One place the bill might change, assuming it passes the narrowly divided House, is the Senate. Senate Education Committee Chair Löki Tobin, D-Anchorage, said she was especially skeptical of the open enrollment provision.
“If you have a neighborhood school, do you have an automatic seat there, or all those seats up for up for the lottery structure? I don't know, and I think that is a big open question that we need to have answered,” she said, though she stopped short of calling any policy provision in the bill a non-starter.
The state’s dire fiscal picture could also complicate the bill’s future. Senate leaders said Tuesday they weren’t sure the state’s deficit-ridden budget could support both a $1,000 increase in basic per-student funding and senators’ desire to pay a roughly $1,400 Permanent Fund dividend.
The increase to the base student allocation, the largest part of the state’s public school funding formula, is estimated to cost roughly $253 million. The reading grant program would add another roughly $22 million to the bill’s expected price tag.

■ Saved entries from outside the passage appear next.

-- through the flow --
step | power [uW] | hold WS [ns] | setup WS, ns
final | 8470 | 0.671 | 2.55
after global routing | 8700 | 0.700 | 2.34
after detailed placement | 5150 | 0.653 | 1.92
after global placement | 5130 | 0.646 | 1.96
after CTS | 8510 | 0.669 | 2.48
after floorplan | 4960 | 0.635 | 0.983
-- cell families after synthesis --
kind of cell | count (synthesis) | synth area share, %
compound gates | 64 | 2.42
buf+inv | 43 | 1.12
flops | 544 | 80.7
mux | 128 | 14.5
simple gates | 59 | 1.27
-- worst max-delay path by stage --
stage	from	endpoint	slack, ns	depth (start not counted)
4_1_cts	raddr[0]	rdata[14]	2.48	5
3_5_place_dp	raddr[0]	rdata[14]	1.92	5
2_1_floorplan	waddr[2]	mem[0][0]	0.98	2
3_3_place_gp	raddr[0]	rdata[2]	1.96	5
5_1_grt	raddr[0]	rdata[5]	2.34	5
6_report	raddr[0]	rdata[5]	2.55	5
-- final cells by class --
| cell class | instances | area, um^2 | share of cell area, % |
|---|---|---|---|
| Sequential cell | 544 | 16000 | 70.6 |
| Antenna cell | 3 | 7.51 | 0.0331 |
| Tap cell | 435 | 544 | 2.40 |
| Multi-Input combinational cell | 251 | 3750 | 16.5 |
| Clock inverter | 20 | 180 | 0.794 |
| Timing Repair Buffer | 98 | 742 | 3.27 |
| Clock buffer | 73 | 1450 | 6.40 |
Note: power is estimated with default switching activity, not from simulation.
[src/hdl/ble_advertiser_address_table_unit.sv]
// ----------------------------------------------------------------------------
// ble_advertiser_address_table_unit
// Parses HCI event bytes, checks for an LE advertising report and keeps a
// table of advertiser addresses with signal strength and last-seen tick.
// ----------------------------------------------------------------------------
//  channel  direction  handshake                payload
//  in       input      i_in_valid / o_in_stall  t_in_item, one event byte
//  out      output     o_out_valid / i_out_stall t_out_item, one per event
//
//  Non-final bytes are taken whenever no search runs. A final byte that closes
//  a rejected event gives its result the next cycle. A valid report runs the
//  table search, which reads and compares the entries in turn through the
//  single comparator and the table's read port (none read when empty).
//  Reset is synchronous and clears framing, entry count and packet count.
//  A pending result blocks only a final byte; input stalls during a search.
// ----------------------------------------------------------------------------
module ble_advertiser_address_table_unit
    import bat_pkg::*;
#(
    parameter int TABLE_DEPTH = 64
) (
    input  logic      i_clk,
    input  logic      i_rst_n,
    input  logic      i_in_valid,
    output logic      o_in_stall,
    input  t_in_item  i_in_data,
    output logic      o_out_valid,
    input  logic      i_out_stall,
    output t_out_item o_out_data
);

    localparam int IW = (TABLE_DEPTH > 1) ? $clog2(TABLE_DEPTH) : 1;
    localparam int CW = $clog2(TABLE_DEPTH + 1);

    logic [3:0]    r_pos;
    logic          r_hdr_good;
    logic [47:0]   r_addr;
    logic [31:0]   r_reports;
    logic          r_busy;
    logic          r_out_valid;
    t_out_item     r_out;

    logic          in_accept;
    logic          hdr_bad;
    logic          hdr_now;
    logic [47:0]   addr_now;
    logic          report_ok;
    logic          tbl_start;
    logic          reject;
    logic          out_free;
    t_tbl_done     tbl_done;
    logic [IW-1:0] tbl_index;
    logic [CW-1:0] tbl_count;

    assign out_free   = !r_out_valid || !i_out_stall;
    assign o_in_stall = r_busy || (i_in_data.last_byte && !out_free);
    assign in_accept  = i_in_valid && !o_in_stall;

    always_comb begin
        hdr_bad = ((r_pos == POS_EVT)  && (i_in_data.data_byte != EVT_PACKET))  ||
                  ((r_pos == POS_META) && (i_in_data.data_byte != EVT_LE_META)) ||
                  ((r_pos == POS_SUB)  && (i_in_data.data_byte != SUB_ADV_RPT));
        hdr_now = r_hdr_good && !hdr_bad;
        if (r_pos >= ADDR_FIRST && r_pos <= ADDR_LAST) begin
            addr_now = {r_addr[39:0], i_in_data.data_byte};
        end else begin
            addr_now = r_addr;
        end
        // pos saturates at the minimum length, so pos + 1 >= 14 is pos >= 13
        report_ok = hdr_now && (r_pos >= MIN_LENGTH - 4'd1);
    end

    assign tbl_start = in_accept && i_in_data.last_byte && report_ok;
    assign reject    = in_accept && i_in_data.last_byte && !report_ok;

    bat_table #(
        .TABLE_DEPTH(TABLE_DEPTH)
    ) u_table (
        .i_clk    (i_clk),
        .i_rst_n  (i_rst_n),
        .i_start  (tbl_start),
        .i_key    (addr_now),
        .i_signal (i_in_data.signal_dbm),
        .i_tick   (i_in_data.now_tick),
        .o_done   (tbl_done),
        .o_index  (tbl_index),
        .o_count  (tbl_count)
    );

    always_ff @(posedge i_clk) begin
        if (!i_rst_n) begin
            r_pos       <= '0;
            r_hdr_good  <= 1'b1;
            r_addr      <= '0;
            r_reports   <= '0;
            r_busy      <= 1'b0;
            r_out_valid <= 1'b0;
        end else begin
            if (in_accept) begin
                if (i_in_data.last_byte) begin
                    r_pos      <= '0;
                    r_hdr_good <= 1'b1;
                    r_addr     <= '0;
                end else begin
                    r_hdr_good <= hdr_now;
                    r_addr     <= addr_now;
                    if (r_pos < MIN_LENGTH) begin
                        r_pos <= r_pos + 4'd1;
                    end
                end
            end
            if (tbl_start) begin
                r_reports <= r_reports + 32'd1;
                r_busy    <= 1'b1;
            end else if (tbl_done.done) begin
                r_busy <= 1'b0;
            end
            if (reject || tbl_done.done) begin
                r_out_valid <= 1'b1;
            end else if (!i_out_stall) begin
                r_out_valid <= 1'b0;
            end
        end
    end

    always_ff @(posedge i_clk) begin
        if (reject) begin
            r_out.status        <= ST_REJECTED;
            r_out.entry_index   <= '0;
            r_out.devices_known <= 7'(tbl_count);
            r_out.packet_total  <= r_reports;
        end else if (tbl_done.done) begin
            r_out.status        <= tbl_done.status;
            r_out.entry_index   <= 6'(tbl_index);
            r_out.devices_known <= 7'(tbl_count);
            r_out.packet_total  <= r_reports;
        end
    end

    assign o_out_valid = r_out_valid;
    assign o_out_data  = r_out;

`ifndef NO_ASSERTIONS
    a_done_while_busy: assert property (@(posedge i_clk) disable iff (!i_rst_n)
        tbl_done.done |-> r_busy)
        else $error("table result without a search in progress");

    a_start_when_idle: assert property (@(posedge i_clk) disable iff (!i_rst_n)
        tbl_start |-> !r_busy)
        else $error("search started while another is running");

    a_no_overwrite: assert property (@(posedge i_clk) disable iff (!i_rst_n)
        (reject || tbl_done.done) |-> out_free)
        else $error("pending result overwritten");

    a_count_bound: assert property (@(posedge i_clk) disable iff (!i_rst_n)
        tbl_count <= CW'(TABLE_DEPTH))
        else $error("entry count beyond table depth");
`endif

endmodule

[config.mk]
export PLATFORM = sky130hd
export DESIGN_NAME = ble_advertiser_address_table_unit
export DESIGN_NICKNAME = d
export VERILOG_FILES = /design/src/hdl/bat_pkg.sv /design/src/hdl/bat_table.sv /design/src/hdl/ble_advertiser_address_table_unit.sv
export SDC_FILE = /design/constraint.sdc
export NUM_CORES = 2
export LEC_CHECK = 0
export BUFFER_PORTS_ARGS = -buffer_cell sky130_fd_sc_hd__buf_2
export CORE_ASPECT_RATIO = 0.5
export CORE_UTILIZATION = 35
export DETAILED_ROUTE_END_ITERATION = 12
export MAX_ROUTING_LAYER = met4
export PLACE_DENSITY = 0.47
export SYNTH_ARGS = -nofsm -noshare
export SYNTH_HDL_FRONTEND = slang
export SYNTH_SLANG_ARGS = --single-unit
export TNS_END_PERCENT = 100
[constraint.sdc]
create_clock -name i_clk -period 29 [get_ports i_clk]
set_input_delay 2.9 -clock i_clk [delete_from_list [all_inputs] [get_ports i_clk]]
set_output_delay 2.9 -clock i_clk [all_outputs]
set_load 0.05 [all_outputs]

Meanwhile, the state is facing budget deficits in excess of half a billion dollars to maintain essentially the status quo, Senate Finance Committee Co-Chair Lyman Hoffman, D-Bethel, said at a news conference on Tuesday ahead of the bill’s release.
“Before we start spending money that we don't have, we should be looking at raising money to pay for programs that we passed last year and look at those that we can pass in the future,” he said.
Senators have proposed bills that would reduce oil tax credits and subject some privately-owned oil and gas companies to corporate income taxes, but it’s unclear if those measures can garner support from lawmakers in the House, never mind a frequently tax-averse governor.
Some House lawmakers have suggested balancing the budget by reducing the PFD and drawing from the state’s rainy day fund, the Constitutional Budget Reserve.